[Saved data entries]
[Start of section]

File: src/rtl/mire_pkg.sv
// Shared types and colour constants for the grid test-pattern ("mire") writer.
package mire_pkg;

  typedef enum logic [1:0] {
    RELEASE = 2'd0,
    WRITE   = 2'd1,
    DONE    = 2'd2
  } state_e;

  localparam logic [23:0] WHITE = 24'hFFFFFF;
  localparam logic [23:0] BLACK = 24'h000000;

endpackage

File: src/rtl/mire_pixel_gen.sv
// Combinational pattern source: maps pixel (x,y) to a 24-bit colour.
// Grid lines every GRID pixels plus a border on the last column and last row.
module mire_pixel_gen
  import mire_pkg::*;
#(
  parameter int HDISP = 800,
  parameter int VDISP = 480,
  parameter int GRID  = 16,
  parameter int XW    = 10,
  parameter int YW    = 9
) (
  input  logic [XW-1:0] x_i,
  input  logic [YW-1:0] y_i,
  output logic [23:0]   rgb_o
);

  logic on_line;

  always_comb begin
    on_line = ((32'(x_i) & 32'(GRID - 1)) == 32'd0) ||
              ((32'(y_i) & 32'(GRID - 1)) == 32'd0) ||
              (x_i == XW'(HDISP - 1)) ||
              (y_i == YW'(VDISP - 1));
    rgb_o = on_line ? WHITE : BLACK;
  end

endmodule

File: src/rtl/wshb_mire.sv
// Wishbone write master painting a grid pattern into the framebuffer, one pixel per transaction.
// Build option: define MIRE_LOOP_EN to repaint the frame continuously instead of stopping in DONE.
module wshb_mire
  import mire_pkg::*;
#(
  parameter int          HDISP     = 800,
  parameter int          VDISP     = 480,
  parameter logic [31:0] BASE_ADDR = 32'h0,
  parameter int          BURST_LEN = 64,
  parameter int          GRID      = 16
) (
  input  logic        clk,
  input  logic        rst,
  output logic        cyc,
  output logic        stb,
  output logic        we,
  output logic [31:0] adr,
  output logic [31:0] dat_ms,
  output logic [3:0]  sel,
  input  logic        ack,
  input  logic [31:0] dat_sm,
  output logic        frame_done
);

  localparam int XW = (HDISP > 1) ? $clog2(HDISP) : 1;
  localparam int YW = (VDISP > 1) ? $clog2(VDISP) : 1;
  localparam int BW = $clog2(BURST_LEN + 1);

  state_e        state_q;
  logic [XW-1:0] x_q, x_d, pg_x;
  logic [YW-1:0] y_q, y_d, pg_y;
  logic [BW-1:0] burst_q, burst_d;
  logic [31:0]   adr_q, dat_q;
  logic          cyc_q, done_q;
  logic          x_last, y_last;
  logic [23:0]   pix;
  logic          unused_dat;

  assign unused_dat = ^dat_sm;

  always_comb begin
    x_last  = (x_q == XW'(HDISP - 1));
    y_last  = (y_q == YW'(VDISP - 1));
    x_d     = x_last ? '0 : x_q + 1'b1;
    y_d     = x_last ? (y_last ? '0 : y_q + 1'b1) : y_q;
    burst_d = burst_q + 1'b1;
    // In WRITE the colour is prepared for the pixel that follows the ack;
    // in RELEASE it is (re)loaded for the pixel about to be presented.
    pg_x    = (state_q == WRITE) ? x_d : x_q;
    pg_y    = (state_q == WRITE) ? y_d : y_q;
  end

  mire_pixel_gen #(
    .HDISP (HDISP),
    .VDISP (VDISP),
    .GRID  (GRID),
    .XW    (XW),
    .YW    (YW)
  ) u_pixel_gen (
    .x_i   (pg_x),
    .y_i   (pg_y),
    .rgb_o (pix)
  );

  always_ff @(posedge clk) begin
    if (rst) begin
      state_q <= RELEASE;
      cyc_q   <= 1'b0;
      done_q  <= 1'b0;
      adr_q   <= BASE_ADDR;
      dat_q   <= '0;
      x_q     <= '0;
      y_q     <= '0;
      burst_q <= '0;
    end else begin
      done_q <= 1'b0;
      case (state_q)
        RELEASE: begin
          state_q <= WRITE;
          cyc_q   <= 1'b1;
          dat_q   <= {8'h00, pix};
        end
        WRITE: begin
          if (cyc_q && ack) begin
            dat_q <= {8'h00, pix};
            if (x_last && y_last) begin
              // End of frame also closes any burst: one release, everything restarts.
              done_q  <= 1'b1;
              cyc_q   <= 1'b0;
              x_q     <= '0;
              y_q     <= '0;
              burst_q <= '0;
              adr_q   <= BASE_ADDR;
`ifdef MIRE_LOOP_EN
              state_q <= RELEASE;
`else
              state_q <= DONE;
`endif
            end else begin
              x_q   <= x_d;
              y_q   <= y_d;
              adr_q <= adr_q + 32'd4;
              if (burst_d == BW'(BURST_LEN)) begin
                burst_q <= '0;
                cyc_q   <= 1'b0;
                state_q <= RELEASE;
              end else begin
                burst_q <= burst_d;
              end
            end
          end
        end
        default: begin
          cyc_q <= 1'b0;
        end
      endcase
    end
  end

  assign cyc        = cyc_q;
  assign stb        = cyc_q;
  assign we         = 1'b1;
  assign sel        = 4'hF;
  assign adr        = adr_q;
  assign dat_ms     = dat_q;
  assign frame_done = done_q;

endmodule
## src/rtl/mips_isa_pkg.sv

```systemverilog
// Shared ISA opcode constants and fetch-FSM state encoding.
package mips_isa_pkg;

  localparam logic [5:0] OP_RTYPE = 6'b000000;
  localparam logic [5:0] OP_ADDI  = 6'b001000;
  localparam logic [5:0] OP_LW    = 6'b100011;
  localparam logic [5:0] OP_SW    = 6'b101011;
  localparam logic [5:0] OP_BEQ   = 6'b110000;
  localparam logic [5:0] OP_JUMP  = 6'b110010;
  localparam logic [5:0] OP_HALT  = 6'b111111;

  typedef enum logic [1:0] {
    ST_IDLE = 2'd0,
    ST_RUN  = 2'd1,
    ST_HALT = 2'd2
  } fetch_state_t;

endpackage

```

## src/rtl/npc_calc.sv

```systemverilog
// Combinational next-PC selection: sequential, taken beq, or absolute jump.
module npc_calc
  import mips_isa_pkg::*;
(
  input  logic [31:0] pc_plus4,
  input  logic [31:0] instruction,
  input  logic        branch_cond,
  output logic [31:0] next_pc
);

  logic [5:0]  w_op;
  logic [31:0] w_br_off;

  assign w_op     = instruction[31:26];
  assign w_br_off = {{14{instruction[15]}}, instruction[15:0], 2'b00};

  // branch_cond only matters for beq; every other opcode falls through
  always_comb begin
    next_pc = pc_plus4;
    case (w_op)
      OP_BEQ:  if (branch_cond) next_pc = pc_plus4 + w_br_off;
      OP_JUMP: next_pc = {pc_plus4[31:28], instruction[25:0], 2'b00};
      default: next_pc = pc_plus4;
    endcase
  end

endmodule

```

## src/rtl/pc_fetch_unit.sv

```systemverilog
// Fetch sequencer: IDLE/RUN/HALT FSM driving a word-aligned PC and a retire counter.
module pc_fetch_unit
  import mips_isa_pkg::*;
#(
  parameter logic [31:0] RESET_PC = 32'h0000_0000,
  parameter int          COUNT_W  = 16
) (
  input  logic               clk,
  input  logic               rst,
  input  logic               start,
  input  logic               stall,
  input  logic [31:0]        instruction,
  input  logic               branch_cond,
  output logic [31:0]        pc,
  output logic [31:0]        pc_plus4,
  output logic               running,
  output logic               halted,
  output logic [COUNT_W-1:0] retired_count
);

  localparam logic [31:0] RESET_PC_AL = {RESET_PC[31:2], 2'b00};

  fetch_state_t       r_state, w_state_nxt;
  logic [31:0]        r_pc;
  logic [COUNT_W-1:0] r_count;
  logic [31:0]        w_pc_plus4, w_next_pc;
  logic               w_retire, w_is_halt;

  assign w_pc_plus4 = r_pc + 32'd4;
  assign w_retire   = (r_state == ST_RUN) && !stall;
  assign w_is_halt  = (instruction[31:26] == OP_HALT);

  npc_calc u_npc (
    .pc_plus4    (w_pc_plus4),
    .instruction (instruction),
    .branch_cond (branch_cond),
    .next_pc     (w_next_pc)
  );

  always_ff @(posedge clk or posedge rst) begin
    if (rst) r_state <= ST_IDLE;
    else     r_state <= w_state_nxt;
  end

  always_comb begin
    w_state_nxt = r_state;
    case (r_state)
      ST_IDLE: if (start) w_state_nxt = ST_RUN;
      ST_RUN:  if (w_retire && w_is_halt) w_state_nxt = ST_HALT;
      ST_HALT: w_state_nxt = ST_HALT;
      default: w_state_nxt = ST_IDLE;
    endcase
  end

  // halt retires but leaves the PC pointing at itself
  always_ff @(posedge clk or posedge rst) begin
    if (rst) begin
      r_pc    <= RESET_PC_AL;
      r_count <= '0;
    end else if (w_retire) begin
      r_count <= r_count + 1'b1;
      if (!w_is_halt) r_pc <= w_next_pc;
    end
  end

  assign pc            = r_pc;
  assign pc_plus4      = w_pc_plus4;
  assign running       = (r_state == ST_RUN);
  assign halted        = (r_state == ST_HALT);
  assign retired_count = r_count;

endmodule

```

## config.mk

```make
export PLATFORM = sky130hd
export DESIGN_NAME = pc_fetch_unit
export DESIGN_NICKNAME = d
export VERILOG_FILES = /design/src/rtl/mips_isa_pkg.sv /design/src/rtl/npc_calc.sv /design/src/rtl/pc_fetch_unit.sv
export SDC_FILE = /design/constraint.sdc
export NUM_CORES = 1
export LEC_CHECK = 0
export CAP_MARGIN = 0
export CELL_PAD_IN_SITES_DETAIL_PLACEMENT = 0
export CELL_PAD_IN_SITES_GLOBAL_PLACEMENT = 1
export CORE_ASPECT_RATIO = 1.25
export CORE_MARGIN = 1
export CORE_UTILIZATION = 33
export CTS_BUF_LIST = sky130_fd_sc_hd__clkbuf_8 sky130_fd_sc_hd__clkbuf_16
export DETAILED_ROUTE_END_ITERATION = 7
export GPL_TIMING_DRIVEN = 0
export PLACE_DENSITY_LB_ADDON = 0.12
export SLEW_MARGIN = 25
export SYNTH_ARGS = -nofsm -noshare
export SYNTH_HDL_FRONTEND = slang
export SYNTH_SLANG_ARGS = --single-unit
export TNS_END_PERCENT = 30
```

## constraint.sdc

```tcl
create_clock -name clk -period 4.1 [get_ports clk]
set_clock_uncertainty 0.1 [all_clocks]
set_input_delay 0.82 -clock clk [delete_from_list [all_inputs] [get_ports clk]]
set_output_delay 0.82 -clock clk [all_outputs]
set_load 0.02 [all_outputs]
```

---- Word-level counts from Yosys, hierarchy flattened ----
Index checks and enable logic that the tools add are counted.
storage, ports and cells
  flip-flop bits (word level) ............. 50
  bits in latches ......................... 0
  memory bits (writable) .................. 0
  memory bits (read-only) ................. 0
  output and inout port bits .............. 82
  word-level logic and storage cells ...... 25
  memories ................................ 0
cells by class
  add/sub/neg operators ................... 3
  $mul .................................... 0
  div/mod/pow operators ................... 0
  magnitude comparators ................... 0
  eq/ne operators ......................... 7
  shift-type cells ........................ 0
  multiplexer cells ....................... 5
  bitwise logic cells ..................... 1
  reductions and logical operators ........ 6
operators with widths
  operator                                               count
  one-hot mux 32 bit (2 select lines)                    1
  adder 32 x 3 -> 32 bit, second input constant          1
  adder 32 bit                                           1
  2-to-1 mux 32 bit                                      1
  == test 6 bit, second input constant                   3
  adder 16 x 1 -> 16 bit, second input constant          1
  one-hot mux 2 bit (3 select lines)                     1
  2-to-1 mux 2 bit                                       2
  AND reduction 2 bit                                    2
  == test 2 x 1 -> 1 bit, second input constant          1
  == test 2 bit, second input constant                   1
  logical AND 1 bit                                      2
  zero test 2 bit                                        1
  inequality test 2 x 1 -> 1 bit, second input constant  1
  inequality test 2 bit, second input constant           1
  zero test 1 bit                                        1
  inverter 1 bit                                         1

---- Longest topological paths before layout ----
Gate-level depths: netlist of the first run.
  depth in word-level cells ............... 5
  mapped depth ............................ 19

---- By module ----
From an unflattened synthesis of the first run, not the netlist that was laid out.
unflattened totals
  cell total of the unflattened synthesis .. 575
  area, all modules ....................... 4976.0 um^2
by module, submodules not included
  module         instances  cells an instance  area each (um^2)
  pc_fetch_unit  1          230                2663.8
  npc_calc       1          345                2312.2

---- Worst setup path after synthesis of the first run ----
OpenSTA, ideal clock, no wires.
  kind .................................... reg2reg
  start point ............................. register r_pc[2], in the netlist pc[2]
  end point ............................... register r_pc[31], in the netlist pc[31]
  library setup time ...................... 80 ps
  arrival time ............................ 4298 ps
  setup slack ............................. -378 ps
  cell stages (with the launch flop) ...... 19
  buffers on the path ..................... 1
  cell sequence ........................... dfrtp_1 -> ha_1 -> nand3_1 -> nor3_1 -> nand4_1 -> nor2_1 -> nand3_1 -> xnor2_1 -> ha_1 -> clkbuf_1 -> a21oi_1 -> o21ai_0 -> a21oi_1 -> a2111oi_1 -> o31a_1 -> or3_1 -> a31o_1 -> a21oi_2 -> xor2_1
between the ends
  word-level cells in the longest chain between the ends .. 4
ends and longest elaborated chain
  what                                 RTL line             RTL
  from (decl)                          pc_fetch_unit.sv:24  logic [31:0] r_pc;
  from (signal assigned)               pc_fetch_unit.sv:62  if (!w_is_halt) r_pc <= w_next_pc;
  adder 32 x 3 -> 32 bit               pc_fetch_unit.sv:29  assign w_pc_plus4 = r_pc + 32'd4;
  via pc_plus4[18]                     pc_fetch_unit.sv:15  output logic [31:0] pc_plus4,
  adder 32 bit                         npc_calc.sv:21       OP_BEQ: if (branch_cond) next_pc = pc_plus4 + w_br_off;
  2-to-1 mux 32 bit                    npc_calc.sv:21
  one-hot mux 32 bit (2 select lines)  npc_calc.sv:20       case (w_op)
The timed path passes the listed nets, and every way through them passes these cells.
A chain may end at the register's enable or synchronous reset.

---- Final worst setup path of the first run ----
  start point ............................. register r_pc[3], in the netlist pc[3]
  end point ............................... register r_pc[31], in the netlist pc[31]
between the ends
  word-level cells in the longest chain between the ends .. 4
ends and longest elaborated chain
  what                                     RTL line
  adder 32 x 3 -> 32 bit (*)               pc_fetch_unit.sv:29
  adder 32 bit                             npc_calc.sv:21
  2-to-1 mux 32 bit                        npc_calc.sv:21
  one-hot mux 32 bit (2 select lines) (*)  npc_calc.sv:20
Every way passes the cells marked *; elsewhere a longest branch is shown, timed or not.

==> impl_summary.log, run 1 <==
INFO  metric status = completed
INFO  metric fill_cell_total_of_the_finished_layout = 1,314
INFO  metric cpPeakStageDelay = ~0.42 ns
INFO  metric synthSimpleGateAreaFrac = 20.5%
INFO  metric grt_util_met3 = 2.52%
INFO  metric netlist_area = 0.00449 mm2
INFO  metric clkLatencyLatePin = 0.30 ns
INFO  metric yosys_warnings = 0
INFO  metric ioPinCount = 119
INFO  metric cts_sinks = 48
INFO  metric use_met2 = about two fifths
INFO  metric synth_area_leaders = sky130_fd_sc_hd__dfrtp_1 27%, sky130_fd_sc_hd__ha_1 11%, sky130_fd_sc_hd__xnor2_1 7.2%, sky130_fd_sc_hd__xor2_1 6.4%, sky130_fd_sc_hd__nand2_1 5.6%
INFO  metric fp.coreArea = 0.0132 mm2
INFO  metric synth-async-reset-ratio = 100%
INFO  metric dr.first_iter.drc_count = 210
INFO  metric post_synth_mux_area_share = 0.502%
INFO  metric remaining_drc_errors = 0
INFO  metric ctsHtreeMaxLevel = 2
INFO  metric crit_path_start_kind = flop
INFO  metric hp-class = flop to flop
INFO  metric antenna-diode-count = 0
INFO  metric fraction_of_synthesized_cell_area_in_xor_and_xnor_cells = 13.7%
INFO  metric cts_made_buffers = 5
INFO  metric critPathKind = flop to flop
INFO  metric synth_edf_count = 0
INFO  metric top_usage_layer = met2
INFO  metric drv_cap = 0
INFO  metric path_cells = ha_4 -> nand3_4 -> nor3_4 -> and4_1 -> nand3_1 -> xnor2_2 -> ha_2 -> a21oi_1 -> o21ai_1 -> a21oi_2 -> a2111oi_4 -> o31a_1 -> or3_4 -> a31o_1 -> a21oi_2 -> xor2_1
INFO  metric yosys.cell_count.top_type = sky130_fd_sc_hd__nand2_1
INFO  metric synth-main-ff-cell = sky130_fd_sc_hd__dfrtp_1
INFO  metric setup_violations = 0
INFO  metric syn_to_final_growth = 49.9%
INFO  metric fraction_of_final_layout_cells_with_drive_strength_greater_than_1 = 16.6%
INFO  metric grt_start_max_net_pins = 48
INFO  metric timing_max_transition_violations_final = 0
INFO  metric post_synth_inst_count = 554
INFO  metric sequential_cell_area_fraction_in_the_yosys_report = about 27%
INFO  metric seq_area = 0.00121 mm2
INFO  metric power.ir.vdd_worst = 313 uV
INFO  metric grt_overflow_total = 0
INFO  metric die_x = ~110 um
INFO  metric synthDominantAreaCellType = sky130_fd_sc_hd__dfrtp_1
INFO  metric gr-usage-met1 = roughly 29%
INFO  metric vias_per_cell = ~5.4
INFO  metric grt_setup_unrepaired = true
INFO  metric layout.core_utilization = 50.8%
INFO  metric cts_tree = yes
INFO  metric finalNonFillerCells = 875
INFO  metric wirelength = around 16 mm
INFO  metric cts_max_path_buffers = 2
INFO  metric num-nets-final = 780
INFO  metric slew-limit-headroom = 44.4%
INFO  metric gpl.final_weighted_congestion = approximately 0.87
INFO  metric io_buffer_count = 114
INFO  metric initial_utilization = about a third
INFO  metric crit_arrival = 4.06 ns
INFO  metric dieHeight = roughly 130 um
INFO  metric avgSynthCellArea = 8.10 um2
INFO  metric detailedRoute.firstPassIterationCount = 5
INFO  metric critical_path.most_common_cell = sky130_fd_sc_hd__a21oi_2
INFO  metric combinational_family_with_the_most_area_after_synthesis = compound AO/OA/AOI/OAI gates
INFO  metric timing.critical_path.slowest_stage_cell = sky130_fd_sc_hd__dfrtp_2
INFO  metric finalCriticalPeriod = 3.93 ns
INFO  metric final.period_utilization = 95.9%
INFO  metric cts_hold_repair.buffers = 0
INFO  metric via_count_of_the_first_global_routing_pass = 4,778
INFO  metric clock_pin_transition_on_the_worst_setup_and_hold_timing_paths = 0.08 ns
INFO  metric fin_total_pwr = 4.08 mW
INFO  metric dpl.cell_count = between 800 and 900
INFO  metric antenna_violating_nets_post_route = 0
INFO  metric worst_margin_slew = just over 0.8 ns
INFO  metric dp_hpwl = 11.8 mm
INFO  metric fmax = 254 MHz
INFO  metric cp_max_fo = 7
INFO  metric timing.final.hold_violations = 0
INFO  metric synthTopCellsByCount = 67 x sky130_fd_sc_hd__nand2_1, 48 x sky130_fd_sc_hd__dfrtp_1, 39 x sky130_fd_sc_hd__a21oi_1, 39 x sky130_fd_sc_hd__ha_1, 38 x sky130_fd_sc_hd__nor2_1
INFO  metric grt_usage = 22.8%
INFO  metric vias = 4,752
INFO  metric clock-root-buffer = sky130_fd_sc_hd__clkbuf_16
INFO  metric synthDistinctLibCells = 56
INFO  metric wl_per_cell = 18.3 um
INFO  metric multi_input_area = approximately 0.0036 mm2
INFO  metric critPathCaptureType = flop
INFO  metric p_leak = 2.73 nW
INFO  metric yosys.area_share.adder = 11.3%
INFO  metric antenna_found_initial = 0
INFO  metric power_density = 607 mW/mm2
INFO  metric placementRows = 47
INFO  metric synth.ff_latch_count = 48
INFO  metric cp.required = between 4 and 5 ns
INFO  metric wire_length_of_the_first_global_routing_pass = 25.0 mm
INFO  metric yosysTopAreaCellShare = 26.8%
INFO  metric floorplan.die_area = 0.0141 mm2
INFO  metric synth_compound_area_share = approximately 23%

[End of section]

§ **YOUR TASK**
Look above for the line with "via_count_of_the_first_global_routing_pass = 4,778" and the line with "antenna_violating_nets_post_route = 0". Retype those two lines and every line between them exactly, adding nothing.

§ **ANSWER TO THIS EXERCISE**
INFO  metric via_count_of_the_first_global_routing_pass = 4,778
INFO  metric clock_pin_transition_on_the_worst_setup_and_hold_timing_paths = 0.08 ns
INFO  metric fin_total_pwr = 4.08 mW
INFO  metric dpl.cell_count = between 800 and 900
INFO  metric antenna_violating_nets_post_route = 0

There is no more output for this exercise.